Everybody but the fullback, the wingback and both ends return to the offensive unit, and Jerry Levias, the other Negro to get a shot at SWC football and a 9.8 sprinter, fills the end position. "We'll do anything to get Levias in the open," said Fry.
The Mustangs could get by with senior Mac White at quarterback. If not, they will go with Mike Livingston, a 6-foot-3, 200-pounder who also has 9.8 speed, is hair-raising on roll-outs and can pass. Occasionally, of course, White will hand off to Tailback Jim Hagle. "You think we won't surprise some people?" asks an assistant. Count on it.
Whenever nine of 11 starters return to an offensive team, that's good news, but when one of the starters is TEXAS WESTERN Quarterback Billy Stevens, duck. Stevens amassed over 3,000 wildly exciting yards passing last year and over 200 more in the Sun Bowl against TCU. And because Bobby Dobbs is a coach who would rather stick his head in a bowl of piranhas than watch a man run with the ball, he has seen to it that there are some sure-handed people around to catch Stevens' throws. Flanker Chuck Hughes is only 5 feet 11, but he caught 80 passes last year, and if Stevens prefers the tall, willowy type he has one of those, too, in Bob Wallace, a 6-foot-2 junior who sprints. Linebacker Fred Carr will have to work hard to keep opponents from running at will, but defense is not what Dobbs has in mind. In the spring game, the Orange beat the White 43-41. Duck again.

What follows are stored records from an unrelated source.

From an optimization exercise on the open Yosys and OpenROAD flow, aimed at small area and a short achievable clock period; shortcuts taken in it are not production practice. RTL that was checked went through simulation tests only; none was proved equivalent to the original. The RTL of runs 2 to 7 was laid out without a check of its function. Power is estimated from default activity; no workload was simulated.

==> flow/design.v <==
`timescale 1ns/100ps
`default_nettype none
package fc8_pkg;
    localparam logic [15:0] RAM_BASE  = 16'h0000;
    localparam logic [15:0] RAM_LIMIT = 16'h7FFF;
    localparam logic [15:0] SFR_BASE  = 16'h8000;
    localparam logic [15:0] SFR_LIMIT = 16'h80FF;
    localparam logic [7:0] OPEN_BUS_VALUE = 8'hFF;    
    localparam logic [7:0] SFR_INT_ENABLE     = 8'h00;
    localparam logic [7:0] SFR_INT_STATUS     = 8'h01;
    localparam logic [7:0] SFR_TIMER_CTRL     = 8'h02;
    localparam logic [7:0] SFR_GAMEPAD1       = 8'h03;
    localparam logic [7:0] SFR_GAMEPAD2       = 8'h04;
    localparam logic [7:0] SFR_GAMEPAD_STATUS = 8'h05;
    localparam logic [7:0] SFR_FRAME_COUNT    = 8'h06;
    localparam int INT_BIT_VBLANK = 0;
    localparam int INT_BIT_TIMER  = 1;
    localparam int TIMER_ENABLE_BIT = 7;
    localparam int PRESCALE_BASE = 4;
endpackage
`default_nettype wire
`timescale 1ns/100ps
`default_nettype none
module fc8_frame_timer #(
    parameter int FRAME_CYCLES = 1000
) (
    input  wire   master_clk,
    input  wire   master_rst_n,
    output logic  new_frame
);
    localparam int CNT_W = (FRAME_CYCLES > 1) ? $clog2(FRAME_CYCLES) : 1;
    logic [CNT_W-1:0] frame_cnt;
    logic             frame_end;
    assign frame_end = (frame_cnt == CNT_W'(FRAME_CYCLES - 1));
    always_ff @(posedge master_clk or negedge master_rst_n) begin
        if (!master_rst_n) begin
            frame_cnt <= '0;
            new_frame <= 1'b0;
        end else begin
            new_frame <= frame_end;      
            if (frame_end) begin
                frame_cnt <= '0;
            end else begin
                frame_cnt <= frame_cnt + 1'b1;
            end
        end
    end
endmodule
`default_nettype wire
`timescale 1ns/100ps
`default_nettype none
import fc8_pkg::*;
module fc8_interrupt_controller (
    input  wire         master_clk,
    input  wire         master_rst_n,
    input  wire         new_frame,
    input  wire [1:0]   int_enable,
    input  wire         timer_enable,
    input  logic [3:0]  timer_prescale,
    input  wire [1:0]   clear_pending,
    output logic [1:0]  pending,
    output logic        nmi_req,
    output logic        irq_req
);
    localparam int TIMER_W = PRESCALE_BASE + 2 ** $bits(timer_prescale) - 1;
    logic [TIMER_W-1:0] timer_cnt;
    logic [TIMER_W-1:0] period_last;
    logic [3:0]         prescale_q;      
    logic               timer_tick;
    logic [1:0]         event_set;
    assign period_last = (TIMER_W'(1) << (PRESCALE_BASE + timer_prescale)) - TIMER_W'(1);
    assign timer_tick  = timer_enable && (timer_prescale == prescale_q) &&
                         (timer_cnt == period_last);
    always_ff @(posedge master_clk or negedge master_rst_n) begin
        if (!master_rst_n) begin
            timer_cnt  <= '0;
            prescale_q <= '0;
        end else begin
            prescale_q <= timer_prescale;
            if (!timer_enable || timer_prescale != prescale_q || timer_tick) begin
                timer_cnt <= '0;     
            end else begin
                timer_cnt <= timer_cnt + 1'b1;
            end
        end
    end
    always_comb begin
        event_set                 = '0;
        event_set[INT_BIT_VBLANK] = new_frame;
        event_set[INT_BIT_TIMER]  = timer_tick;
    end
    always_ff @(posedge master_clk or negedge master_rst_n) begin
        if (!master_rst_n) begin
            pending <= '0;
        end else begin
            pending <= event_set | (pending & ~clear_pending);
        end
    end
    assign nmi_req = pending[INT_BIT_VBLANK] & int_enable[INT_BIT_VBLANK];
    assign irq_req = pending[INT_BIT_TIMER]  & int_enable[INT_BIT_TIMER];
endmodule
`default_nettype wire
`timescale 1ns/100ps
`default_nettype none
import fc8_pkg::*;
module fc8_sfr_block (
    input  wire          master_clk,
    input  wire          master_rst_n,
    input  logic [7:0]   sfr_offset,
    input  logic [7:0]   sfr_wdata,
    input  wire          sfr_wr,
    output logic [7:0]   sfr_value,      
    input  logic [7:0]   gamepad1_data,
    input  logic [7:0]   gamepad2_data,
    input  wire          gamepad1_connected,
    input  wire          gamepad2_connected,
    input  wire [1:0]    pending,
    input  wire          new_frame,
    output logic [1:0]   int_enable,
    output logic         timer_enable,
    output logic [3:0]   timer_prescale,
    output logic [1:0]   clear_pending
);
    logic [7:0] frame_count;
    always_comb begin
        clear_pending = '0;
        if (sfr_wr && sfr_offset == SFR_INT_STATUS) begin
            clear_pending[INT_BIT_VBLANK] = sfr_wdata[INT_BIT_VBLANK];
            clear_pending[INT_BIT_TIMER]  = sfr_wdata[INT_BIT_TIMER];
        end
    end
    always_ff @(posedge master_clk or negedge master_rst_n) begin
        if (!master_rst_n) begin
            int_enable     <= '0;
            timer_enable   <= 1'b0;
            timer_prescale <= '0;
        end else if (sfr_wr) begin
            case (sfr_offset)
                SFR_INT_ENABLE: begin
                    int_enable[INT_BIT_VBLANK] <= sfr_wdata[INT_BIT_VBLANK];
                    int_enable[INT_BIT_TIMER]  <= sfr_wdata[INT_BIT_TIMER];
                end
                SFR_TIMER_CTRL: begin
                    timer_enable   <= sfr_wdata[TIMER_ENABLE_BIT];
                    timer_prescale <= sfr_wdata[$bits(timer_prescale)-1:0];
                end
                default: ;   
            endcase
        end
    end
    always_ff @(posedge master_clk or negedge master_rst_n) begin
        if (!master_rst_n) begin
            frame_count <= '0;
        end else if (new_frame) begin
            frame_count <= frame_count + 1'b1;
        end
    end
    always_comb begin
        sfr_value = '0;
        case (sfr_offset)
            SFR_INT_ENABLE:     sfr_value[1:0] = int_enable;
            SFR_INT_STATUS:     sfr_value[1:0] = pending;
            SFR_TIMER_CTRL: begin
                sfr_value[TIMER_ENABLE_BIT]          = timer_enable;
                sfr_value[$bits(timer_prescale)-1:0] = timer_prescale;
            end
            SFR_GAMEPAD1:       sfr_value = gamepad1_connected ? gamepad1_data : '0;
            SFR_GAMEPAD2:       sfr_value = gamepad2_connected ? gamepad2_data : '0;
            SFR_GAMEPAD_STATUS: sfr_value[1:0] = {gamepad2_connected, gamepad1_connected};
            SFR_FRAME_COUNT:    sfr_value = frame_count;
            default:            sfr_value = '0;
        endcase
    end
endmodule
`default_nettype wire
`timescale 1ns/100ps
`default_nettype none
module fc8_ram (
    input  wire          master_clk,
    input  logic [15:0]  lo_q,
    input  logic [15:0]  hi_q,
    input  logic [7:0]   d_q,
    input  wire          wr_q,
    output logic [7:0]   ram_rdata
);
    logic [7:0] grp [16];    
    for (genvar h = 0; h < 16; h++) begin : g_row
        logic [7:0] col_or [17];
        assign col_or[0] = '0;
        for (genvar l = 0; l < 16; l++) begin : g_col
            logic [7:0] mem;
            always_ff @(posedge master_clk) begin
                if (wr_q & hi_q[h] & lo_q[l]) mem <= d_q;
            end
            assign col_or[l+1] = col_or[l] | (mem & {8{lo_q[l]}});
        end
        assign grp[h] = col_or[16];
    end
    always_comb begin
        ram_rdata = '0;
        for (int h = 0; h < 16; h++) ram_rdata = ram_rdata | (grp[h] & {8{hi_q[h]}});
    end
endmodule
`default_nettype wire
`timescale 1ns/100ps
`default_nettype none
import fc8_pkg::*;
module fc8_mmu (
    input  wire          master_clk,
    input  wire          master_rst_n,
    input  logic [15:0]  addr,
    input  logic [7:0]   wdata,
    input  wire          rd_en,
    input  wire          wr_en,
    output logic [7:0]   rdata,
    output logic [7:0]   sfr_offset,
    output logic         sfr_wr,
    input  logic [7:0]   sfr_value,
    output logic [15:0]  lo_q,           
    output logic [15:0]  hi_q,           
    output logic [7:0]   d_q,            
    output logic         wr_q,           
    input  logic [7:0]   ram_rdata       
);
    logic in_ram;
    logic in_sfr;
    logic rd_q;          
    logic ram_src_q;     
    assign in_ram     = ~addr[15];
    assign in_sfr     = (addr[15:8] == 8'h80);
    assign sfr_offset = addr[7:0];
    assign sfr_wr     = wr_en & in_sfr;
    always_ff @(posedge master_clk) begin
        lo_q      <= 16'd1 << addr[3:0];
        hi_q      <= 16'd1 << addr[7:4];
        wr_q      <= wr_en & in_ram;
        ram_src_q <= in_ram;
        d_q       <= wr_en ? wdata : (in_sfr ? sfr_value : OPEN_BUS_VALUE);
    end
    always_ff @(posedge master_clk or negedge master_rst_n) begin
        if (!master_rst_n) begin
            rd_q  <= 1'b0;
            rdata <= '0;
        end else begin
            rd_q <= rd_en;
            if (rd_q) rdata <= ram_src_q ? ram_rdata : d_q;
        end
    end
endmodule
`default_nettype wire
`timescale 1ns/100ps
`default_nettype none
import fc8_pkg::*;
module fc8_system #(
    parameter int FRAME_CYCLES = 1000
) (
    input  wire    master_clk,
    input  wire    master_rst_n,
    input  logic [15:0]  addr,
    input  logic [7:0]  wdata,
    input  wire    rd_en,
    input  wire    wr_en,
    output logic [7:0]  rdata,
    input  logic [7:0]  gamepad1_data,
    input  logic [7:0]  gamepad2_data,
    input  wire    gamepad1_connected,
    input  wire    gamepad2_connected,
    output logic   nmi_req,
    output logic   irq_req
);
    logic [15:0]           lo_q;
    logic [15:0]           hi_q;
    logic [7:0]            d_q;
    logic                  wr_q;
    logic [7:0]            ram_rdata;
    logic [7:0]            sfr_offset;
    logic [7:0]            sfr_value;
    logic                  sfr_wr;
    logic [1:0]            int_enable;
    logic                  timer_enable;
    logic [3:0]            timer_prescale;
    logic [1:0]            clear_pending;
    logic [1:0]            pending;
    logic                  new_frame;
    fc8_mmu u_mmu (
        .master_clk, .master_rst_n,
        .addr, .wdata, .rd_en, .wr_en, .rdata,
        .sfr_offset, .sfr_wr, .sfr_value,
        .lo_q, .hi_q, .d_q, .wr_q, .ram_rdata
    );
    fc8_ram u_ram (
        .master_clk,
        .lo_q, .hi_q, .d_q, .wr_q, .ram_rdata
    );
    fc8_sfr_block u_sfr_block (
        .master_clk, .master_rst_n,
        .sfr_offset, .sfr_wdata(wdata), .sfr_wr, .sfr_value,
        .gamepad1_data, .gamepad2_data, .gamepad1_connected, .gamepad2_connected,
        .pending, .new_frame,
        .int_enable, .timer_enable, .timer_prescale, .clear_pending
    );
    fc8_interrupt_controller u_interrupt_controller (
        .master_clk, .master_rst_n,
        .new_frame, .int_enable, .timer_enable, .timer_prescale, .clear_pending,
        .pending, .nmi_req, .irq_req
    );
    fc8_frame_timer #(.FRAME_CYCLES(FRAME_CYCLES)) u_frame_timer (
        .master_clk, .master_rst_n,
        .new_frame
    );
endmodule
`default_nettype wire
==> flow/run.sh <==
#!/bin/bash
# synth_recipe.tcl (not shown) runs the flow's synth.tcl, then flattens the netlist and writes it again
# the make line also repeats each setting of config.mk as NAME=value (left out here)
make -C /OpenROAD-flow-scripts/flow DESIGN_CONFIG=/design/flow/config.mk WORK_HOME=/design/flow/orfs CLKGATE_MAP_FILE= SYNTH_SCRIPT=/design/flow/synth_recipe.tcl finish
==> flow/config.mk <==
export PLATFORM = sky130hd
export DESIGN_NAME = fc8_system
export DESIGN_NICKNAME = fc8_system
export VERILOG_FILES = /design/flow/design.v
export SDC_FILE = /design/flow/constraint.sdc
export NUM_CORES = 4
export LEC_CHECK = 0
export CAP_MARGIN = 20
export CORE_MARGIN = 2
export CORE_UTILIZATION = 40
export SLEW_MARGIN = 20
==> flow/constraint.sdc <==
create_clock -name core_clock -period 4.0 [get_ports {master_clk}]
set_input_delay 0.8000 -clock core_clock [delete_from_list [all_inputs] [get_ports {master_clk}]]
set_output_delay 0.8000 -clock core_clock [all_outputs]
set_load 0.01 [all_outputs]
==> flow_summary.yaml, run 1 <==
worst_setup_path:
  cp_common_cell: "ha_1"
  cp_cell_sequence: "ha_1, or4b_4, or2_1, ha_1, nor3_1, a22oi_1, o22ai_1, xor2_1, or4_4, o41ai_4, buf_12, nor2_1"
  startpoint_type: "flip-flop"
  worst_ep_required_time_ns: 4.70
  critical_path.max_stage_delay_ns: 0.53
  cp-end-kind: "flip-flop"
  rrSetupSlack_ns: 0.18
  path_class: "reg -> reg"
  cp.arrival_ns: 4.53
  worst-path-max-fanout: 19
  crit_slowest_cell: "or4b_4"
cts:
  clock_path_buffers: 3
  cts.clk_slew.worst_paths_ns: 0.06
  post-cts-setup-buffer-count: 0
  cts.repair.resized: 0
  insertion_delay_ns: 0.87
  htreeDepth: 4
  postCtsHoldBufs: 0
  clockRootBuffer: "clkbuf_16"
  cts_tree: "built"
  cts_buffers: 209
  cts.sink_count: 2150
yosys:
  syn-num-nets: 4429
  synth_commonest_cells: "2048 x edfxtp_1, 490 x a221oi_1, 490 x a22o_1"
  syn_area_um2: 79400
  avgSynthCellArea_um2: 18.1
  synth-seq-area-share_pct: 80.4
  post-synth-top-area-fraction_pct: 77.4
  synth_cell_type_count: 56
  ys_seq_elements: 2150
  synth-edff-count: 2048
  synth_ff_type: "edfxtp_1"
  synth_largest_area_cell: "edfxtp_1"
  yosysMostFrequentCell: "edfxtp_1"
  ys_warn_count: 22
  async_reset_ff_share_pct: 2.79
  synth.area.top_cells: "edfxtp_1 77%, a221oi_1 5.4%, a22o_1 5.4%"
  syn_inst: 4378
place:
  dp.cells: 6915
  port_buffers: 55
  place_congestion: 0.847
  placed_area_um2: 84100
  dp_slack_ns: 0.229
  hpwl_um: 137000
floorplan:
  dieArea_um2: 202000
  dieWidth_um: 450
  start_util_pct: 40.2
  die_y_um: 450
  rows: 163
  ios: 56
  core_area_um2: 197000
run:
  timing.max_cap.violations: 0
outcome:
  outcome: "complete, no violations"
power_and_ir_drop:
  peakVddDrop_uv: 462
  p_per_area_nw_per_um2: 502
  p_leak_nw: 32.0
finish:
  nNetsFinal: 4537
  final_cells: 7307
  multi_input_area_um2: 14200
  final_cell_area_um2: 90900
  regArea_um2: 63900
  fillers: 16700
  area_growth_pct: 14.4
  drive_gt1_share_pct: 11.4
sta:
  rsz0062_at_grt: "false"
  slew_violations: 0
  clock.fmax_ghz: 0.262
  tns_ns: 0
  skew_ns: 0.0586
  tightest_slew_ns: 1.20
  max_slew_margin_pct: 20.1
  worst_slack_ns: 0.179
  holdWs_ns: 0.105
  setup_viol: 0
  period_needed_ns: 3.82
  hold_violations: 0
  timing.final.crit_share_pct: 95.5
route:
  vias: 45700
  wl_per_cell_um: 31.2
  via_per_inst: 6.25
  drt_iter0_drc: 6480
  drt_pass1_iterations: 7
  drc: 0
  ant_nets: 0
  routed_wl_um: 228000
global_routing:
  track_usage_pct: 22.1
  antenna_found_initial: 9
  grt_first_pass_wirelength_um: 329000
  grt_pass1_vias: 44500
  grt_overflow: 0
  grt_start_max_net_pins: 104
min_path:
  hold_path_class: "in -> async"
==> placed cells by master (no fill, tap or decap), types with 27 or more instances in the layout <==
| master | n |
|---|---|
| a221oi_1 | 490 |
| a22o_1 | 490 |
| a22oi_1 | 100 |
| and3_1 | 260 |
| buf_12 | 49 |
| buf_4 | 140 |
| clkbuf_1 | 46 |
| clkbuf_16 | 211 |
| clkdlybuf4s50_1 | 54 |
| clkinv_1 | 48 |
| clkinv_2 | 40 |
| dfrtp_1 | 60 |
| edfxtp_1 | 2048 |
| nand2_1 | 46 |
| nand3_1 | 28 |
| nand4_1 | 156 |
| nor2_1 | 74 |
| o21ai_0 | 27 |
==> sequential cells by signal, indices dropped and copies added, names as in the netlist <==
name and flops:
u_frame_timer.frame_cnt 10, u_frame_timer.new_frame 1, u_interrupt_controller.pending 2, u_interrupt_controller.prescale_q 4
u_interrupt_controller.timer_cnt 19, u_mmu.d_q 8, u_mmu.hi_q 16, u_mmu.lo_q 16
u_mmu.ram_src_q 1, u_mmu.rd_q 1, u_mmu.rdata 8, u_mmu.wr_q 1
u_ram.g_row.g_col.mem 2048, u_sfr_block.frame_count 8, u_sfr_block.int_enable 2, u_sfr_block.timer_enable 1
u_sfr_block.timer_prescale 4
==> through the flow <==
step	power [W]	utilization [%]
2_1_floorplan	0.0258	-
3_3_place_gp	0.0266	42.6
3_5_place_dp	0.0267	42.6
4_1_cts	0.0458	46.0
5_1_grt	0.0467	46.0
6_report	0.0457	46.0
==> per-layer routing <==
| metal | global-route usage [%] | up-vias | routed length (um) |
|---|---|---|---|
| met5 | 0 | - | 10 |
| met4 | 6.63 | 2 | 6420 |
| met3 | 3.89 | 331 | 20300 |
| met2 | 34.6 | 2514 | 107000 |
| met1 | 31.6 | 23900 | 94700 |
| li1 | - | 18900 | - |
==> path summary, 6_finish.rpt <==
check | from | to | depth (start not counted)
min reg2reg | u_frame_timer.frame_cnt[0] | u_frame_timer.frame_cnt[0] | 1
max in group asynchronous | master_rst_n | u_mmu.rdata[3] | 1
min | master_rst_n | u_interrupt_controller.timer_cnt[14] | 1
max | u_sfr_block.timer_prescale[2] | u_interrupt_controller.timer_cnt[12] | 12
max reg2reg | u_sfr_block.timer_prescale[2] | u_interrupt_controller.timer_cnt[12] | 12
min in group core_clock | u_frame_timer.frame_cnt[0] | u_frame_timer.frame_cnt[0] | 1
==> critical path: cells and delay by family (launching register included) <==
family,cells,cell delay [ns]
buffers and inverters,1,0.19
adder cells (fa/ha/maj),2,0.64
flip-flops,1,0.38
XOR/XNOR,1,0.09
AO/OA/AOI/OAI,3,0.71
AND/OR/NAND/NOR,5,1.66
==> cell families after synthesis <==
| group | count (synthesis) | synth area share (%) |
|---|---|---|
| AO/OA/AOI/OAI | 1167 | 12.5 |
| adder cells (fa/ha/maj) | 5 | 0.0788 |
| flip-flops | 2150 | 80.4 |
| XOR/XNOR | 44 | 0.485 |
| buffers and inverters | 355 | 1.71 |
| multiplexers | 19 | 0.265 |
| AND/OR/NAND/NOR | 638 | 4.62 |
==> where the power goes <==
| part | switching [W] | internal [W] | leakage, nW |
|---|---|---|---|
| clock | 0.00861 | 0.0109 | 3.29 |
| combinational | 0.000893 | 0.000352 | 6.40 |
| sequential | 0.000268 | 0.0247 | 22.3 |
==> cell type report <==
type | instances | area share (%)
Multi-Input combinational cell | 1873 | 15.7
Tap cell | 2640 | 3.63
Clock buffer | 264 | 6.11
Antenna cell | 2 | 0.00551
Inverter | 8 | 0.0330
Clock inverter | 126 | 1.36
Timing Repair Buffer | 244 | 2.84
Sequential cell | 2150 | 70.4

Rice beat Texas last year, which is fine, but the Owls lost eight other games and could again. There are problems at quarterback, and the linebacking is weak. In short, Rice will have trouble moving the ball and stopping anyone else from moving. Three wins would be a gift for Coach Jess Neely, who is retiring this season after 40 years.
It was close, so very very close, but TEXAS TECH couldn't stop Arkansas in 1965's big one—not even with Donny Anderson and Quarterback Tom Wilson. Without them, the Red Raiders will have to chug along with Tackle Phil Tucker, a standout blocker, opening holes for Guy Griffis, a quarterback who cannot pass as well as Wilson did but who runs with distinction.

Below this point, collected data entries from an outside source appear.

Background: an optimization exercise with open tools, aiming at small area. Do not read the settings as production practice. At most, simulation tests tie the RTL to the original design; equivalence was not proved. Power and IR drop assume default switching activity.

// fract_resampler
module fract_resampler #(
    parameter int WIDTH   = 16,
    parameter int PHASE_W = 12,
    parameter int SR_BASE = 192
) (
    input  logic                 i_clk,
    input  logic                 i_rst_n,
    input  logic                 i_clear,
    input  logic [WIDTH-1:0]     i_din_i,
    input  logic [WIDTH-1:0]     i_din_q,
    input  logic                 i_din_vld,
    output logic                 o_rdy,
    output logic [2*WIDTH-1:0]   o_tdata,
    output logic                 o_tvalid,
    input  logic                 i_rdy,
    input  logic                 i_set_stb,
    input  logic [7:0]           i_set_addr,
    input  logic [31:0]          i_set_data,
    output logic [31:0]          o_out_cnt
);
Size: about 12000 sq um of cells after synthesis.
clock: 9.5 ns
lec_check: 0
abc_area: 1
cap_margin: 20
core_margin: 2
core_utilization: 40
slew_margin: 20
standard.sh (not shown) runs the stock make flow with config.mk's settings and CLKGATE_MAP_FILE= SYNTH_SCRIPT=/design/flow/synth_recipe.tcl, a recipe that flattens the netlist after the stock synthesis.
==> flow/flow/run.sh <==
#!/bin/bash
set -euo pipefail
bash standard.sh "BUFFER_PORTS_ARGS=-buffer_cell sky130_fd_sc_hd__buf_1" "CTS_ARGS=-sink_clustering_enable -repair_clock_nets -dont_use_dummy_load -buf_list sky130_fd_sc_hd__clkbuf_8" finish > flow_make.log 2>&1
The starting point finished clean.
Change:
Settings changed: CORE_UTILIZATION 40 to 65.
- maximum frequency grows by 0.52%
- first-iteration DRC count rose by 47%
- cell area came out lower by 1.8%
No run of this note included a check of the RTL's function; only the layout flow was run.

Another version of the RTL of fract_resampler (not shown whole).
For scale: ~150 flip-flops, ~12000 µm² of cells after synthesis.
export LEC_CHECK = 0
export ABC_AREA = 1
export ABC_CLOCK_PERIOD_IN_PS = 9500
export CAP_MARGIN = 20
export CORE_MARGIN = 2
export CORE_UTILIZATION = 40
export SLEW_MARGIN = 20
create_clock -name core_clock -period 9.5 [get_ports {i_clk}]
==> flow/flow/run.sh <==
#!/bin/bash
# Layout flow: the standard flow (standard.sh) with three changes:
#  - synthesis maps with flow/abc_area.script, an area-oriented ABC script (a copy of ORFS's
#    scripts folder with only that file replaced; registers are untouched by ABC);
#  - port buffers use the smallest buffer cell, sky130_fd_sc_hd__buf_1;
#  - clock tree synthesis uses clkbuf_8 buffers and inserts no dummy loads.
# Each make run's full output goes to its own log here; ORFS keeps per-step logs in orfs/logs/.
set -euo pipefail
rm -rf scripts_abc
cp -r "$FLOW_HOME/scripts" scripts_abc
cp flow/abc_area.script scripts_abc/abc_area.script
bash standard.sh "SCRIPTS_DIR=$PWD/scripts_abc" "SYNTH_ARGS=-noabc" synth > synth_make.log 2>&1
bash standard.sh "BUFFER_PORTS_ARGS=-buffer_cell sky130_fd_sc_hd__buf_1" \
  "CTS_ARGS=-sink_clustering_enable -repair_clock_nets -dont_use_dummy_load -buf_list sky130_fd_sc_hd__clkbuf_8" \
  finish > flow_make.log 2>&1
==> flow/flow/abc_area.script <==
&get -n
&st
&dch
&nf -R 1000
&put
topo
stime -c
The first run went through all stages and came out clean.
Rerun with:
--- a/flow/flow/run.sh
+++ b/flow/flow/run.sh
@@ -11,3 +11,3 @@
 cp flow/abc_area.script scripts_abc/abc_area.script
-bash standard.sh "SCRIPTS_DIR=$PWD/scripts_abc" "SYNTH_ARGS=-noabc" synth > synth_make.log 2>&1
+bash standard.sh "SCRIPTS_DIR=$PWD/scripts_abc" synth > synth_make.log 2>&1
 bash standard.sh "BUFFER_PORTS_ARGS=-buffer_cell sky130_fd_sc_hd__buf_1" \
First-iteration DRC count climbs by 0.81%.
Clock-buffer cell count stays the same.
Total power drops by 10%.
Cell count climbs by 2.6%.
Worst setup slack got worse by 0.18 ns.
Wire length climbs by 2.6%.
Register-to-register slack stays flat.
Via count climbs by 0.94%.

the reference run:
RTL: one of the versions met above, not the one the previous note started from.
Size in the first run: about 1300 cells after synthesis.
export LEC_CHECK = 0
export ABC_AREA = 1
export CAP_MARGIN = 20
export CORE_MARGIN = 2
export CORE_UTILIZATION = 40
export SLEW_MARGIN = 20
create_clock -name core_clock -period 9.5 [get_ports {i_clk}]
==> flow/flow/run.sh <==
#!/bin/bash
set -euo pipefail
bash standard.sh "BUFFER_PORTS_ARGS=-buffer_cell sky130_fd_sc_hd__buf_1" "CTS_ARGS=-sink_clustering_enable -repair_clock_nets -dont_use_dummy_load -sink_clustering_size 8 -buf_list {sky130_fd_sc_hd__clkbuf_4 sky130_fd_sc_hd__clkbuf_8}" finish > flow_make.log 2>&1
Modified inputs, the trial run compared to the reference run
==> flow/flow/run.sh <==
#!/bin/bash
set -euo pipefail
bash standard.sh "BUFFER_PORTS_ARGS=-buffer_cell sky130_fd_sc_hd__buf_1" "CTS_ARGS=-sink_clustering_enable -repair_clock_nets -dont_use_dummy_load" finish > flow_make.log 2>&1
[summary]
- The trial run finished all stages; the layout is clean.
- The reference run was carried through to the last stage, and its layout satisfied the timing, design-rule and antenna checks.
- Routed length on met1: the trial run > the reference run
- Between the reference run and the trial run, the flow reports reported net switching power increasing slightly.
- Status: largest voltage drop on the vdd net parity (the reference run, the trial run)
- [compare] base=the reference run new=the trial run: clock group share of total power increased by 5.1 points relative to the old numbers; ratio of total power to cell area went up; final wirelength comparable; power rose by 6.5%.
Function was not checked in any run of this note: the RTL went through the layout flow alone.

-- static timing again, ports no longer ideal --
The flow's constraints put no driver on any port. The routed layouts listed below were extracted and timed again, unchanged, in two steps.
Step 1: set_driving_cell puts a clkbuf_16 on i_clk and a buf_2 on each other input, an assumption about the parent block.
Step 2, shift: input delay + t, output delay - t, t = (earliest + latest rising clock arrival at the registers) / 2. This alone moves slack from input paths to output paths.
Three values: ideal ports, drivers, drivers and shift; two values: the first two.
| run | t, ns | setup WS [ns] | worst setup path after step 2 | latest minus earliest clock arrival (ns) | worst data-port slew with drivers (ns) |
|---|---|---|---|---|---|
| the first run of note 1 | 0.489 | 0.504 / 0.459 / 0.901 | input to register | 0.044 / 0.044 | 0.05 |
| the second run of note 1 | 0.496 | 0.551 / 0.511 / 0.850 | input to register | 0.044 / 0.044 | 0.05 |
| the first run of note 2 | 0.493 | 0.511 / 0.464 / 0.785 | input to register | 0.053 / 0.053 | 0.06 |
| the second run of note 2 | 0.520 | 0.330 / 0.285 / 0.802 | input to register | 0.039 / 0.039 | 0.05 |
| the reference run | 0.489 | 0.504 / 0.459 / 0.901 | input to register | 0.044 / 0.044 | 0.05 |
| the trial run | 0.472 | 0.533 / 0.484 / 0.900 | input to register | 0.030 / 0.030 | 0.05 |
After both steps every run listed still meets setup and hold.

Texas A&M won three games for Coach Gene Stallings in his first year, and "we could get better," insists one assistant. Possibly, but the Aggies will have to be much better to do as well in a tougher conference. There is quality at spots, especially if Mo Moorman, a 6-foot-5, 250-pounder, is playing at one of them. He is capable of manhandling people any old place. There just are not any more like him, though.
At WEST TEXAS STATE there are no less than 15 returning regulars, including Quarterback Hank Washington, and since he was the 12th most effective quarterback in the country the Buffaloes could improve on their six wins last year.